** Exercise inputs follows **

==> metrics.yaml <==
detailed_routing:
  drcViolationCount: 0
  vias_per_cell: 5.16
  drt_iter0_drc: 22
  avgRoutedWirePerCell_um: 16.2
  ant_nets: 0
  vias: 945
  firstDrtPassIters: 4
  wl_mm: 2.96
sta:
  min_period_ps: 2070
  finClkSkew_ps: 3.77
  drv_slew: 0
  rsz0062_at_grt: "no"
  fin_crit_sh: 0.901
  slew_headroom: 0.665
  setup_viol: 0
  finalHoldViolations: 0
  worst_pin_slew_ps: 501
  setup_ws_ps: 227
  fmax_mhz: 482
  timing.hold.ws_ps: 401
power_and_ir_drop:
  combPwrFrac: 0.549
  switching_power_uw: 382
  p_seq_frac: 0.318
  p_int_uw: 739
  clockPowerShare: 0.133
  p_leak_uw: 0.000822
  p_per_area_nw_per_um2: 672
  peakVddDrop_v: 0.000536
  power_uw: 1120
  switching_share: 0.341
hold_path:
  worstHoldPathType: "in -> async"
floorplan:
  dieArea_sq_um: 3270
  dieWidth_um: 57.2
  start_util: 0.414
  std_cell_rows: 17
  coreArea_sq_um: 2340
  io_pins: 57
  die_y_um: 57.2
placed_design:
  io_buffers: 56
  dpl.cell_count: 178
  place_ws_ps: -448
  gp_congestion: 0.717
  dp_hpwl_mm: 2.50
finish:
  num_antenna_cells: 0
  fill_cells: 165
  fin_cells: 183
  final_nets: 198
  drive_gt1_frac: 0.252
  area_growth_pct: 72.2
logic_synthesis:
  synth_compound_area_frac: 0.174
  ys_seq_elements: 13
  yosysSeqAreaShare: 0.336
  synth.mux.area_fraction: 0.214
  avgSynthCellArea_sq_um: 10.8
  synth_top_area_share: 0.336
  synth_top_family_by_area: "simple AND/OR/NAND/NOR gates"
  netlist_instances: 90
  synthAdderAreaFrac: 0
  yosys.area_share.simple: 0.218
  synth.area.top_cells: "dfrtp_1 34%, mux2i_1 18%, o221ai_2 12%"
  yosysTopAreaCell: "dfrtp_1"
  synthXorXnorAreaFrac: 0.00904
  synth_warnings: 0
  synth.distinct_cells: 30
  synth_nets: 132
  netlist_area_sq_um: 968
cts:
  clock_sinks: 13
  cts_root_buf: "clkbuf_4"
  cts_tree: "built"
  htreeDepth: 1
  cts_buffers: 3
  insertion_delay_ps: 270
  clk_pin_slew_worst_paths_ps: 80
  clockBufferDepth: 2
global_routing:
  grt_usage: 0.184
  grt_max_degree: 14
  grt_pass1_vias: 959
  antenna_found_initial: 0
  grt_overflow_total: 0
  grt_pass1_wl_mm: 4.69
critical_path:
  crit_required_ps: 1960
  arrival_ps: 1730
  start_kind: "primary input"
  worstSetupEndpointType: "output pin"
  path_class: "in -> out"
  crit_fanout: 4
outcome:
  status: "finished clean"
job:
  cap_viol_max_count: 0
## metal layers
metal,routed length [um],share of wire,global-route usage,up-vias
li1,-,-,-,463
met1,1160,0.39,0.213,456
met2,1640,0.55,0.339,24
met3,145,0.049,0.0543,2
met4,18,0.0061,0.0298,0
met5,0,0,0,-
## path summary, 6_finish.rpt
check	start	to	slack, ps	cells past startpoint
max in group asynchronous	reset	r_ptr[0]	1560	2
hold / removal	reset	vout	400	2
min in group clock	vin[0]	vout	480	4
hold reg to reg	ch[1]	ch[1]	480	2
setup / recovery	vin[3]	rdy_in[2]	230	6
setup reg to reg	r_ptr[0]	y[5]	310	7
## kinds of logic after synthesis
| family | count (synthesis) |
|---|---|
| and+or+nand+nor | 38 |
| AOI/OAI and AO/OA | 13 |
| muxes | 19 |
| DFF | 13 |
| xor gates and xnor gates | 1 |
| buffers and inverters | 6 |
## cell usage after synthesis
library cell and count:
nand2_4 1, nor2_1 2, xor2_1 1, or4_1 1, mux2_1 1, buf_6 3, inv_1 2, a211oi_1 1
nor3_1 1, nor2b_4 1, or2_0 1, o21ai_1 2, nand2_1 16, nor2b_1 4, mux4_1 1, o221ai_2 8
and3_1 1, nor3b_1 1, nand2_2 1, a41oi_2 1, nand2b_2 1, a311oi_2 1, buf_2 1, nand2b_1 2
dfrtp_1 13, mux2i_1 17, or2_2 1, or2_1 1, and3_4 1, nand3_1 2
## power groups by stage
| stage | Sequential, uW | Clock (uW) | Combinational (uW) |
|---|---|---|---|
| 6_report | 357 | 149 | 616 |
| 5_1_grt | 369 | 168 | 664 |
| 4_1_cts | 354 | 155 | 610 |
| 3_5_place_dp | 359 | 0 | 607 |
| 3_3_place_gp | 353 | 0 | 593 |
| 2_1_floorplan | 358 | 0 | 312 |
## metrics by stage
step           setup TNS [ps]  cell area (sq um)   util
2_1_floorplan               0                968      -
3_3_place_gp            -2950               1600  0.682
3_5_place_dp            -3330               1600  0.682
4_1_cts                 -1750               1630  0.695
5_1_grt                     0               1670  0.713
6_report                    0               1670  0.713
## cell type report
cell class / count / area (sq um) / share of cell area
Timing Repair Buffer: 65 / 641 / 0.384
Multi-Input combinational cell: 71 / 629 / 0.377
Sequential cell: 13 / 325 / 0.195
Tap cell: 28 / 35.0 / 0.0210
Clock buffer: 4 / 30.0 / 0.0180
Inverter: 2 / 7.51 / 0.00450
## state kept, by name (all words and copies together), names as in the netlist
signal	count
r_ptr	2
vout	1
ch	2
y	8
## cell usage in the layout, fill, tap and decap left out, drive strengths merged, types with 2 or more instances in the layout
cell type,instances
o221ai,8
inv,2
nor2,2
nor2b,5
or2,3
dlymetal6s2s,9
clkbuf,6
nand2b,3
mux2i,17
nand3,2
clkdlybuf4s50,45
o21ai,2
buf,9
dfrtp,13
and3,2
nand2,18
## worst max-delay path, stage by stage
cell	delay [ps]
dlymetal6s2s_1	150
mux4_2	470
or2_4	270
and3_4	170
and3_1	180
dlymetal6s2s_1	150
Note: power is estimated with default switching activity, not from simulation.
===== config.mk =====
export PLATFORM = sky130hd
export DESIGN_NAME = miner_run_monitor
export DESIGN_NICKNAME = d
export VERILOG_FILES = /design/src/rtl/miner_run_monitor.sv
export SDC_FILE = /design/constraint.sdc
export NUM_CORES = 1
export LEC_CHECK = 0
export CAP_MARGIN = 20
export CORE_ASPECT_RATIO = 0.7
export CORE_MARGIN = 10
export CORE_UTILIZATION = 57
export CTS_CLUSTER_SIZE = 12
export DETAILED_ROUTE_END_ITERATION = 8
export PLACE_DENSITY = 0.78
export SETUP_SLACK_MARGIN = 0.02
export SKIP_LAST_GASP = 1
export SLEW_MARGIN = 30
export SYNTH_ARGS = -nofsm -noshare
export SYNTH_HDL_FRONTEND = slang
export SYNTH_SLANG_ARGS = --single-unit

===== constraint.sdc =====
create_clock -name clk -period 3.5 [get_ports clk]
set_input_delay 0.35 -clock clk [delete_from_list [all_inputs] [get_ports clk]]
set_output_delay 0.35 -clock clk [all_outputs]
set_load 0.05 [all_outputs]
### src/rtl/req_issuer.sv
// Requester front end for the priority-selector grant network: per-line pending
// counters drive req/en, legal grants retire one request each and pulse done.
// Optional per-line starvation detection is built when REQ_STARVE_EN is defined.
//
// Handshake: a grant is consumed on line i in a cycle when en=1, gnt is one-hot
// or zero, and gnt[i] coincides with req[i]=1; the selector is combinational, so
// gnt is sampled on the same rising edge that retires the request.
module req_issuer #(
  parameter int NUM_REQ = 4,
  parameter int CNT_W   = 2
`ifdef REQ_STARVE_EN
  ,
  parameter int STARVE_LIMIT = 15
`endif
) (
  input  logic               clock,
  input  logic               reset,
  input  logic [NUM_REQ-1:0] new_req,
  input  logic [NUM_REQ-1:0] gnt,
  output logic [NUM_REQ-1:0] req,
  output logic               en,
  output logic [NUM_REQ-1:0] done,
  output logic               overflow,
  output logic               proto_err,
`ifdef REQ_STARVE_EN
  output logic [NUM_REQ-1:0] starve,
`endif
  output logic [1:0]         dbg_state
);

  // dbg_state encoding: 0 = IDLE, 1 = ACTIVE, 2 = HALT.
  localparam logic [1:0] ST_IDLE   = 2'd0;
  localparam logic [1:0] ST_ACTIVE = 2'd1;
  localparam logic [1:0] ST_HALT   = 2'd2;

  localparam logic [CNT_W-1:0] CNT_MAX = '1;

`ifdef REQ_STARVE_EN
  localparam int AGE_W = $clog2(STARVE_LIMIT + 1);
  localparam logic [AGE_W-1:0] AGE_LIM = AGE_W'(STARVE_LIMIT);
`endif

  logic [1:0]         state_q, state_d;
  logic [CNT_W-1:0]   cnt_q [NUM_REQ];
  logic [CNT_W-1:0]   cnt_d [NUM_REQ];
  logic               en_q, en_d;
  logic [NUM_REQ-1:0] done_q, done_d;
  logic               overflow_q, overflow_d;
  logic               proto_err_q, proto_err_d;

  logic               err;
  logic               accept;
  logic               ovf_hit;
  logic               any_pend_d;
  logic [NUM_REQ-1:0] consume;

`ifdef REQ_STARVE_EN
  logic [AGE_W-1:0]   age_q [NUM_REQ];
  logic [AGE_W-1:0]   age_d [NUM_REQ];
  logic [NUM_REQ-1:0] starve_q, starve_d;
`endif

  always_comb begin
    for (int i = 0; i < NUM_REQ; i++) begin
      req[i] = (cnt_q[i] != '0);
    end
  end

  // Protocol checks are only meaningful while the selector is enabled.
  always_comb begin
    err     = en_q && (((gnt & (gnt - 1'b1)) != '0) || ((gnt & ~req) != '0));
    consume = (en_q && !err) ? gnt : '0;
    accept  = (state_q != ST_HALT) && !err;
  end

  always_comb begin
    ovf_hit    = 1'b0;
    any_pend_d = 1'b0;
    for (int i = 0; i < NUM_REQ; i++) begin
      cnt_d[i] = cnt_q[i];
      if (accept) begin
        case ({new_req[i], consume[i]})
          2'b10: begin
            if (cnt_q[i] == CNT_MAX) ovf_hit = 1'b1;
            else                     cnt_d[i] = cnt_q[i] + 1'b1;
          end
          2'b01:   cnt_d[i] = cnt_q[i] - 1'b1;
          default: cnt_d[i] = cnt_q[i];
        endcase
      end
      if (cnt_d[i] != '0) any_pend_d = 1'b1;
    end
  end

  always_comb begin
    state_d = state_q;
    case (state_q)
      ST_IDLE: begin
        if (err)                  state_d = ST_HALT;
        else if (new_req != '0)   state_d = ST_ACTIVE;
      end
      ST_ACTIVE: begin
        if (err)                                    state_d = ST_HALT;
        else if (!any_pend_d && (new_req == '0))    state_d = ST_IDLE;
      end
      ST_HALT:  state_d = ST_HALT;
      default:  state_d = ST_IDLE;
    endcase
  end

  always_comb begin
    en_d        = !(err || (state_q == ST_HALT));
    done_d      = consume;
    overflow_d  = overflow_q | ovf_hit;
    proto_err_d = proto_err_q | err;
  end

`ifdef REQ_STARVE_EN
  // Age freezes with the counters once halted; it saturates at the limit.
  always_comb begin
    for (int i = 0; i < NUM_REQ; i++) begin
      age_d[i] = age_q[i];
      if (accept) begin
        if (consume[i] || (cnt_q[i] == '0)) age_d[i] = '0;
        else if (age_q[i] != AGE_LIM)       age_d[i] = age_q[i] + 1'b1;
      end
      starve_d[i] = (age_d[i] == AGE_LIM);
    end
  end
`endif

  always_ff @(posedge clock) begin
    if (reset) begin
      state_q     <= ST_IDLE;
      en_q        <= 1'b1;
      done_q      <= '0;
      overflow_q  <= 1'b0;
      proto_err_q <= 1'b0;
      for (int i = 0; i < NUM_REQ; i++) cnt_q[i] <= '0;
    end else begin
      state_q     <= state_d;
      en_q        <= en_d;
      done_q      <= done_d;
      overflow_q  <= overflow_d;
      proto_err_q <= proto_err_d;
      for (int i = 0; i < NUM_REQ; i++) cnt_q[i] <= cnt_d[i];
    end
  end

`ifdef REQ_STARVE_EN
  always_ff @(posedge clock) begin
    if (reset) begin
      starve_q <= '0;
      for (int i = 0; i < NUM_REQ; i++) age_q[i] <= '0;
    end else begin
      starve_q <= starve_d;
      for (int i = 0; i < NUM_REQ; i++) age_q[i] <= age_d[i];
    end
  end

  assign starve = starve_q;
`endif

  assign en        = en_q;
  assign done      = done_q;
  assign overflow  = overflow_q;
  assign proto_err = proto_err_q;
  assign dbg_state = state_q;

endmodule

** End of Exercise inputs **

The problem:
Filter the entries down to the lines containing "gates". Copy each of those lines.

Written answer:
  synth_top_family_by_area: "simple AND/OR/NAND/NOR gates"
| xor gates and xnor gates | 1 |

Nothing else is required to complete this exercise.